Manigua
Cuento de
Gustavo Páez Escobar
–En aquella loma mataron a Óscar Bermúdez –me ha dicho el indio, mientras apunta con el dedo más allá de los arbustos que se ven flotar en la llanura.
Yo me he quedado estático, como petrificado ante el anuncio de que estamos ya en proximidades del caserío. Se me nubla el cerebro y siento un calor borrascoso que me sube al corazón y me hace acariciar la venganza.
–De tres tiros de escopeta –precisa el indio.
–¡Cállese! –le grito.
Conforme nos acercamos al sitio fatal, los recuerdos sobre mi hermano se precipitan en confusa mezcla sentimental y anecdótica. Lo veo el día en que, creyéndose todo un hombre, cuando apenas iniciaba una incierta adolescencia, nos detuvo en el comedor y nos comunicó que se iba a recorrer mundo. Probaría suerte en las profundidades de la selva.
–Nos haremos ricos –exclamó.
–Apenas eres un niño –exclamó mamá entre sollozos–. Te perderemos, Óscar.
–Ganarás un hombre –la consoló él, ufano, y se acarició el incipiente bigote para notificamos su hombría.

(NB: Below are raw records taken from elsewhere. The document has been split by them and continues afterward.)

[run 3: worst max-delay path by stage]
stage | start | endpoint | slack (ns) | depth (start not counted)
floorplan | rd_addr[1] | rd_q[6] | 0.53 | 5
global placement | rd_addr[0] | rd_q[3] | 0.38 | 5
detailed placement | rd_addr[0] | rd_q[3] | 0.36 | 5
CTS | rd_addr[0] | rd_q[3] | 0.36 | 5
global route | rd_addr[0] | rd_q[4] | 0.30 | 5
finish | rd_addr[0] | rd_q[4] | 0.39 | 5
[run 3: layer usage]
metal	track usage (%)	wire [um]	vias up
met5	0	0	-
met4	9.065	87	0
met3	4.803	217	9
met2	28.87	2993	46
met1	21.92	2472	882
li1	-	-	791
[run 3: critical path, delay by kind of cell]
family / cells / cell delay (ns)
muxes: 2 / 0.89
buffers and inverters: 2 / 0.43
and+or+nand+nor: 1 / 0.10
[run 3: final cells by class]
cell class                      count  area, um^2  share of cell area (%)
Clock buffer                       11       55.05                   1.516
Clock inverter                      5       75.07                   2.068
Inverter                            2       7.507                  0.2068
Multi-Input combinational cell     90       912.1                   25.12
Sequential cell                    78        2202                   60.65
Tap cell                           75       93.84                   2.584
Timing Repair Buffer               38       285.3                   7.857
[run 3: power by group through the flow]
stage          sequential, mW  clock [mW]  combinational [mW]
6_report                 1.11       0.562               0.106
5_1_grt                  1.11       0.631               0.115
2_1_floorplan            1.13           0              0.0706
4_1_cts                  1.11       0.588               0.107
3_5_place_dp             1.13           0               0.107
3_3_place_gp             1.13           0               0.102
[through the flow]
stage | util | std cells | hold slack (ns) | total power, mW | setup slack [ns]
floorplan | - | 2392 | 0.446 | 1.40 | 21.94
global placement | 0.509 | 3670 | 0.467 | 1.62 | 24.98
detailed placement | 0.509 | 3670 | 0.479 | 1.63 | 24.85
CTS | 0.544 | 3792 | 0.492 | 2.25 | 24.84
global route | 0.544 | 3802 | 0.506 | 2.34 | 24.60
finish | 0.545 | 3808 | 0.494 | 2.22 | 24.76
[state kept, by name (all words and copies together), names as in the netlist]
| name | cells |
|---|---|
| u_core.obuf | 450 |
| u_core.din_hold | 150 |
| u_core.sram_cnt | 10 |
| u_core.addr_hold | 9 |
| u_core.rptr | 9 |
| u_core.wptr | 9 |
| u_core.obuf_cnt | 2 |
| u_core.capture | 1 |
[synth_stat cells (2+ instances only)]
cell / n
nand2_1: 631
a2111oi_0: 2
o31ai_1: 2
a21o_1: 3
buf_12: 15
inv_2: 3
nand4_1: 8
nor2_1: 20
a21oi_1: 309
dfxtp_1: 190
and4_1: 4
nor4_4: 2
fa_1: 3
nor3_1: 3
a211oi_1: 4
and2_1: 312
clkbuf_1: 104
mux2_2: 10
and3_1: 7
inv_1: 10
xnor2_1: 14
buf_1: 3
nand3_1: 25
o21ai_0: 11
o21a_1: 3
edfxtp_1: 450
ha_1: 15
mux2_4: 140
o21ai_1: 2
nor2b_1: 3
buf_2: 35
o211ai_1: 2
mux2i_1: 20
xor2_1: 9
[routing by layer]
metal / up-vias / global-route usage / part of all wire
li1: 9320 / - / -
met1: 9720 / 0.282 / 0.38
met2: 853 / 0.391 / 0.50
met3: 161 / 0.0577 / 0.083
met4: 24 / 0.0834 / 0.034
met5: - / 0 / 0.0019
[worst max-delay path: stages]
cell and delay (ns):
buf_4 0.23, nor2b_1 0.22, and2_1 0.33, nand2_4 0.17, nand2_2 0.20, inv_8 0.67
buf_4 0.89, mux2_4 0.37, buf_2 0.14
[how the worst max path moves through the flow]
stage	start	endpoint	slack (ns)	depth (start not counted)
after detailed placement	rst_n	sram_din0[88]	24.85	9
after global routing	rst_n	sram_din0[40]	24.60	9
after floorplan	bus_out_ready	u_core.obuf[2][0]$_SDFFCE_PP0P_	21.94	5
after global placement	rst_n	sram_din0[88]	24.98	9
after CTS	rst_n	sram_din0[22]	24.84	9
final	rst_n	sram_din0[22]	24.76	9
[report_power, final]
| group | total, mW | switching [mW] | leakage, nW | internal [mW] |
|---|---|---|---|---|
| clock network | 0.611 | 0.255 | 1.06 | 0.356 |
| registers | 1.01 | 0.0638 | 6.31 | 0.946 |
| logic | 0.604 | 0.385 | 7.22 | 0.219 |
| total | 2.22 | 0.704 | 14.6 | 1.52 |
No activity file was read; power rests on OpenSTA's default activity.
==> config.mk <==
export PLATFORM = sky130hd
export DESIGN_NAME = demux_1to4_buffered
export DESIGN_NICKNAME = d
export VERILOG_FILES = /design/src/rtl/demux_1to4_buffered.sv
export SDC_FILE = /design/constraint.sdc
export NUM_CORES = 1
export LEC_CHECK = 0
export ABC_AREA = 1
export CORE_UTILIZATION = 43
export DETAILED_ROUTE_END_ITERATION = 16
export PLACE_DENSITY = 0.8
export SLEW_MARGIN = 25
export SYNTH_ARGS = -nofsm -noshare
export SYNTH_HDL_FRONTEND = slang
export SYNTH_SLANG_ARGS = --single-unit
==> constraint.sdc <==
create_clock -name clk -period 2.3 [get_ports clk]
set_clock_uncertainty 0.1 [all_clocks]
set_input_delay 0.23 -clock clk [delete_from_list [all_inputs] [get_ports clk]]
set_output_delay 0.23 -clock clk [all_outputs]
set_load 0.1 [all_outputs]
==> src/rtl/demux_1to4_buffered.sv <==
// Registered 1-to-4 demultiplexer: one valid/ready input stream is steered to one of four
// single-entry output buffers, chosen by Selector or by a round-robin pointer.
module demux_1to4_buffered #(
    parameter int WORD_LENGTH = 8,
    parameter int CNT_WIDTH   = 8
) (
    input  logic                   clk,
    input  logic                   reset,
    input  logic                   Auto_Mode,
    input  logic [1:0]             Selector,
    input  logic [WORD_LENGTH-1:0] In_Data,
    input  logic                   In_Valid,
    output logic                   In_Ready,
    output logic [WORD_LENGTH-1:0] Out_Data0,
    output logic [WORD_LENGTH-1:0] Out_Data1,
    output logic [WORD_LENGTH-1:0] Out_Data2,
    output logic [WORD_LENGTH-1:0] Out_Data3,
    output logic [3:0]             Out_Valid,
    input  logic [3:0]             Out_Ready,
    output logic [1:0]             Rr_Pointer,
    output logic [CNT_WIDTH-1:0]   Word_Count0,
    output logic [CNT_WIDTH-1:0]   Word_Count1,
    output logic [CNT_WIDTH-1:0]   Word_Count2,
    output logic [CNT_WIDTH-1:0]   Word_Count3
);

    logic [WORD_LENGTH-1:0] data_q [4];
    logic [CNT_WIDTH-1:0]   cnt_q  [4];
    logic [3:0]             full_q;
    logic [1:0]             ptr_q;
    logic [1:0]             sel;
    logic                   accept;
    logic [3:0]             load;
    logic [3:0]             drain;

    // A full buffer can still take a new word in the same cycle its consumer drains it.
    assign sel      = Auto_Mode ? ptr_q : Selector;
    assign In_Ready = ~full_q[sel] | Out_Ready[sel];
    assign accept   = In_Valid & In_Ready;
    assign load     = accept ? (4'b0001 << sel) : 4'b0000;
    assign drain    = full_q & Out_Ready;

    always_ff @(posedge clk or negedge reset) begin
        if (!reset) begin
            full_q <= 4'b0000;
            ptr_q  <= 2'd0;
            for (int i = 0; i < 4; i++) begin
                data_q[i] <= '0;
                cnt_q[i]  <= '0;
            end
        end else begin
            for (int i = 0; i < 4; i++) begin
                if (load[i]) begin
                    data_q[i] <= In_Data;
                    full_q[i] <= 1'b1;
                    cnt_q[i]  <= cnt_q[i] + CNT_WIDTH'(1);
                end else if (drain[i]) begin
                    full_q[i] <= 1'b0;
                end
            end
            if (accept && Auto_Mode) begin
                ptr_q <= ptr_q + 2'd1;
            end
        end
    end

    assign Out_Valid   = full_q;
    assign Rr_Pointer  = ptr_q;
    assign Out_Data0   = data_q[0];
    assign Out_Data1   = data_q[1];
    assign Out_Data2   = data_q[2];
    assign Out_Data3   = data_q[3];
    assign Word_Count0 = cnt_q[0];
    assign Word_Count1 = cnt_q[1];
    assign Word_Count2 = cnt_q[2];
    assign Word_Count3 = cnt_q[3];

endmodule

Al día siguiente partió. Sería una larga travesía por caminos inhóspitos y hacia horizontes dudosos. No entendía yo la intención de querer madurar antes de tiempo, entre estiércol y peonadas, y un raro presentimiento me decía que aquello terminaría mal. Veinte años de edad no significaban nada para embarcarse en la gran aventura de la vida, y me preguntaba si ser hombre a la fuerza, por fuera de calendario, era en realidad alguna hazaña varonil.

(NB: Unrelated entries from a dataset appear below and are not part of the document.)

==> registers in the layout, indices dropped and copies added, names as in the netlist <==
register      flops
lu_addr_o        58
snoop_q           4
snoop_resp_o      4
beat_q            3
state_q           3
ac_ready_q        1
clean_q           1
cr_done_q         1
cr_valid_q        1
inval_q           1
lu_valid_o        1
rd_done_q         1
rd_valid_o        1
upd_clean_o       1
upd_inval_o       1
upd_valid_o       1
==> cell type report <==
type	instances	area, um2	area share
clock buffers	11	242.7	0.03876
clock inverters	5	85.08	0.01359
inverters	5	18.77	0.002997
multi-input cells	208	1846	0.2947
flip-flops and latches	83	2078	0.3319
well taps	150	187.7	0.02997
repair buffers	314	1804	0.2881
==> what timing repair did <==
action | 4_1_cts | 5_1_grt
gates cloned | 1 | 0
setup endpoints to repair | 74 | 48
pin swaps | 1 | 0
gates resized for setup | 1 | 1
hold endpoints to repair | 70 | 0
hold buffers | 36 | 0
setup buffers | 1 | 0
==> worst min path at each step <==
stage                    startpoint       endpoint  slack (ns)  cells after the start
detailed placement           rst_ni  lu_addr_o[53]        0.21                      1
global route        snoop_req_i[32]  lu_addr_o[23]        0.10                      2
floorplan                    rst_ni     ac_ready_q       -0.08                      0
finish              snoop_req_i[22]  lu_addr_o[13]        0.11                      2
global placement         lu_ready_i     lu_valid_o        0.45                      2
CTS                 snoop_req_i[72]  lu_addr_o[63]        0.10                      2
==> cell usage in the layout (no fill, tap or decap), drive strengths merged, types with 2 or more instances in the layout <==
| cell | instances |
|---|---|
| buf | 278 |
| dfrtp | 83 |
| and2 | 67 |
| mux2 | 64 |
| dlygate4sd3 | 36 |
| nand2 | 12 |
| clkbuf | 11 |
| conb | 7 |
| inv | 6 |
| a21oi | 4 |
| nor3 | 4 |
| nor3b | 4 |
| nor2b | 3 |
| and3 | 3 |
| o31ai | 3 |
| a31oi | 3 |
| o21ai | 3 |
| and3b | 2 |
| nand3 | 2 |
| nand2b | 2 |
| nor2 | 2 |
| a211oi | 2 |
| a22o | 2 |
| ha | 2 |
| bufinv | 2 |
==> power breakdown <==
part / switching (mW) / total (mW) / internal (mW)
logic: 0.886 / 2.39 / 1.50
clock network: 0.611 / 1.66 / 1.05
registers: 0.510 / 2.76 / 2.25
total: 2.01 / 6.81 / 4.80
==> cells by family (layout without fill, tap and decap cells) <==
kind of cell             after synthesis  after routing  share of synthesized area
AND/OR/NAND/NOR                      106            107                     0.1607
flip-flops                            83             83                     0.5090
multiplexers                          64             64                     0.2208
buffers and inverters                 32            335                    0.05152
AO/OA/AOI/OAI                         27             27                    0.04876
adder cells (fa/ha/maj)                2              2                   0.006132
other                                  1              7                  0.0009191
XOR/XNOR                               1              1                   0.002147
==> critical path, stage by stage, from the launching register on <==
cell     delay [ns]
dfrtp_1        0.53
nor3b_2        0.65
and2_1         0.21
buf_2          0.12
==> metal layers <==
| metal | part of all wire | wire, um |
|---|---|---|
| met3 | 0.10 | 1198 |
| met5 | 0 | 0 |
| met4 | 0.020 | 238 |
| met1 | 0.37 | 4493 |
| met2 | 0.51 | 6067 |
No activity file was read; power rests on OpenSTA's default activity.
File: src/rtl/rr_mux_arb.sv
// rr_mux_arb: N:1 arbitrated multiplexer with valid/ready handshakes.
// Arbitration picks the first requesting channel, searched circularly from
// a pointer. The pointer rotates past each winner in round-robin mode and is
// pinned to 0 in fixed-priority mode. The winner is loaded into a
// single-entry output register that can drain and refill in the same cycle.
module rr_mux_arb #(
  parameter int WIDTH    = 16,
  parameter int CHANNELS = 4,
  parameter int MODE     = 0,
  localparam int SEL_W   = (CHANNELS > 1) ? $clog2(CHANNELS) : 1
) (
  input  logic                      clk,
  input  logic                      rst,
  input  logic [CHANNELS*WIDTH-1:0] in_data,
  input  logic [CHANNELS-1:0]       in_valid,
  output logic [CHANNELS-1:0]       in_ready,
  output logic [WIDTH-1:0]          out_data,
  output logic [SEL_W-1:0]          out_sel,
  output logic                      out_valid,
  input  logic                      out_ready
);

  logic             out_valid_q, out_valid_d;
  logic [WIDTH-1:0] out_data_q, out_data_d;
  logic [SEL_W-1:0] out_sel_q, out_sel_d;
  logic [SEL_W-1:0] ptr_q, ptr_d;

  logic             hi_found, lo_found;
  logic [SEL_W-1:0] hi_idx, lo_idx;
  logic             grant_any;
  logic [SEL_W-1:0] grant_idx;
  logic [WIDTH-1:0] sel_data;
  logic             load_en;
  logic             xfer;

  // The output register can take a word when empty or being drained.
  assign load_en = !out_valid_q || out_ready;
  // Reset blocks every grant so nothing is handshaken away while resetting.
  assign xfer    = !rst && load_en && grant_any;

  // Circular search from ptr: lowest requester at or above ptr, else the
  // lowest requester overall (the wrapped part of the search).
  always_comb begin
    hi_found = 1'b0;
    hi_idx   = '0;
    lo_found = 1'b0;
    lo_idx   = '0;
    for (int c = CHANNELS - 1; c >= 0; c--) begin
      if (in_valid[SEL_W'(c)]) begin
        lo_found = 1'b1;
        lo_idx   = SEL_W'(c);
        if (SEL_W'(c) >= ptr_q) begin
          hi_found = 1'b1;
          hi_idx   = SEL_W'(c);
        end
      end
    end
    grant_any = lo_found;
    grant_idx = hi_found ? hi_idx : lo_idx;
  end

  // Select the winner's data word; in_ready never looks at data.
  always_comb begin
    sel_data = '0;
    for (int c = 0; c < CHANNELS; c++) begin
      if (SEL_W'(c) == grant_idx) sel_data = in_data[c*WIDTH +: WIDTH];
    end
  end

  // One-hot accept towards the winning channel only.
  always_comb begin
    in_ready = '0;
    if (xfer) in_ready[grant_idx] = 1'b1;
  end

  // Output register and pointer next-state: load beats drain, drain clears valid.
  always_comb begin
    out_valid_d = out_valid_q;
    out_data_d  = out_data_q;
    out_sel_d   = out_sel_q;
    ptr_d       = ptr_q;
    if (xfer) begin
      out_valid_d = 1'b1;
      out_data_d  = sel_data;
      out_sel_d   = grant_idx;
      if (MODE == 0) begin
        ptr_d = (grant_idx == SEL_W'(CHANNELS - 1)) ? '0 : grant_idx + 1'b1;
      end
    end else if (out_valid_q && out_ready) begin
      out_valid_d = 1'b0;
    end
  end

  // State registers; reset empties the output and restarts the pointer at 0.
  always_ff @(posedge clk) begin
    if (rst) begin
      out_valid_q <= 1'b0;
      out_data_q  <= '0;
      out_sel_q   <= '0;
      ptr_q       <= '0;
    end else begin
      out_valid_q <= out_valid_d;
      out_data_q  <= out_data_d;
      out_sel_q   <= out_sel_d;
      ptr_q       <= ptr_d;
    end
  end

  assign out_valid = out_valid_q;
  assign out_data  = out_data_q;
  assign out_sel   = out_sel_q;

endmodule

Óscar había sido siempre obstinado en sus propósitos y nada valió para hacerlo cambiar de idea. Tenía a su favor la sangre del trotamundos y eso explicaba el que de un solo golpe se jugara su destino. Quizá para él era lo mismo ganar que perder. Prefería, sin embargo, arriesgarse a lo desconocido antes que permanecer atado a lo rutinario. Con sosegada displicencia, que casi rayaba en cinismo, se despidió de los estudios que dejaba truncos y rompió de un solo tirón con los lazos afectuosos que querían retenerlo.
Se fue, y no volvió nunca. Se lo tragó la manigua. En cartas remotas nos contaba sus éxitos y se solazaba, con esa jactancia de muchacho apuesto y seductor que le era tan característica, de sus conquistas amorosas. De sus novias lejanas no volvió a acordarse, porque su afán estaba en lo inmediato, en lo que podía poseerse o desecharse al momento. Para él era insólito guardar fidelidad a las personas ausentes. Su mundo tenía que ser presente y ojalá instantáneo. Jamás presentido o etéreo.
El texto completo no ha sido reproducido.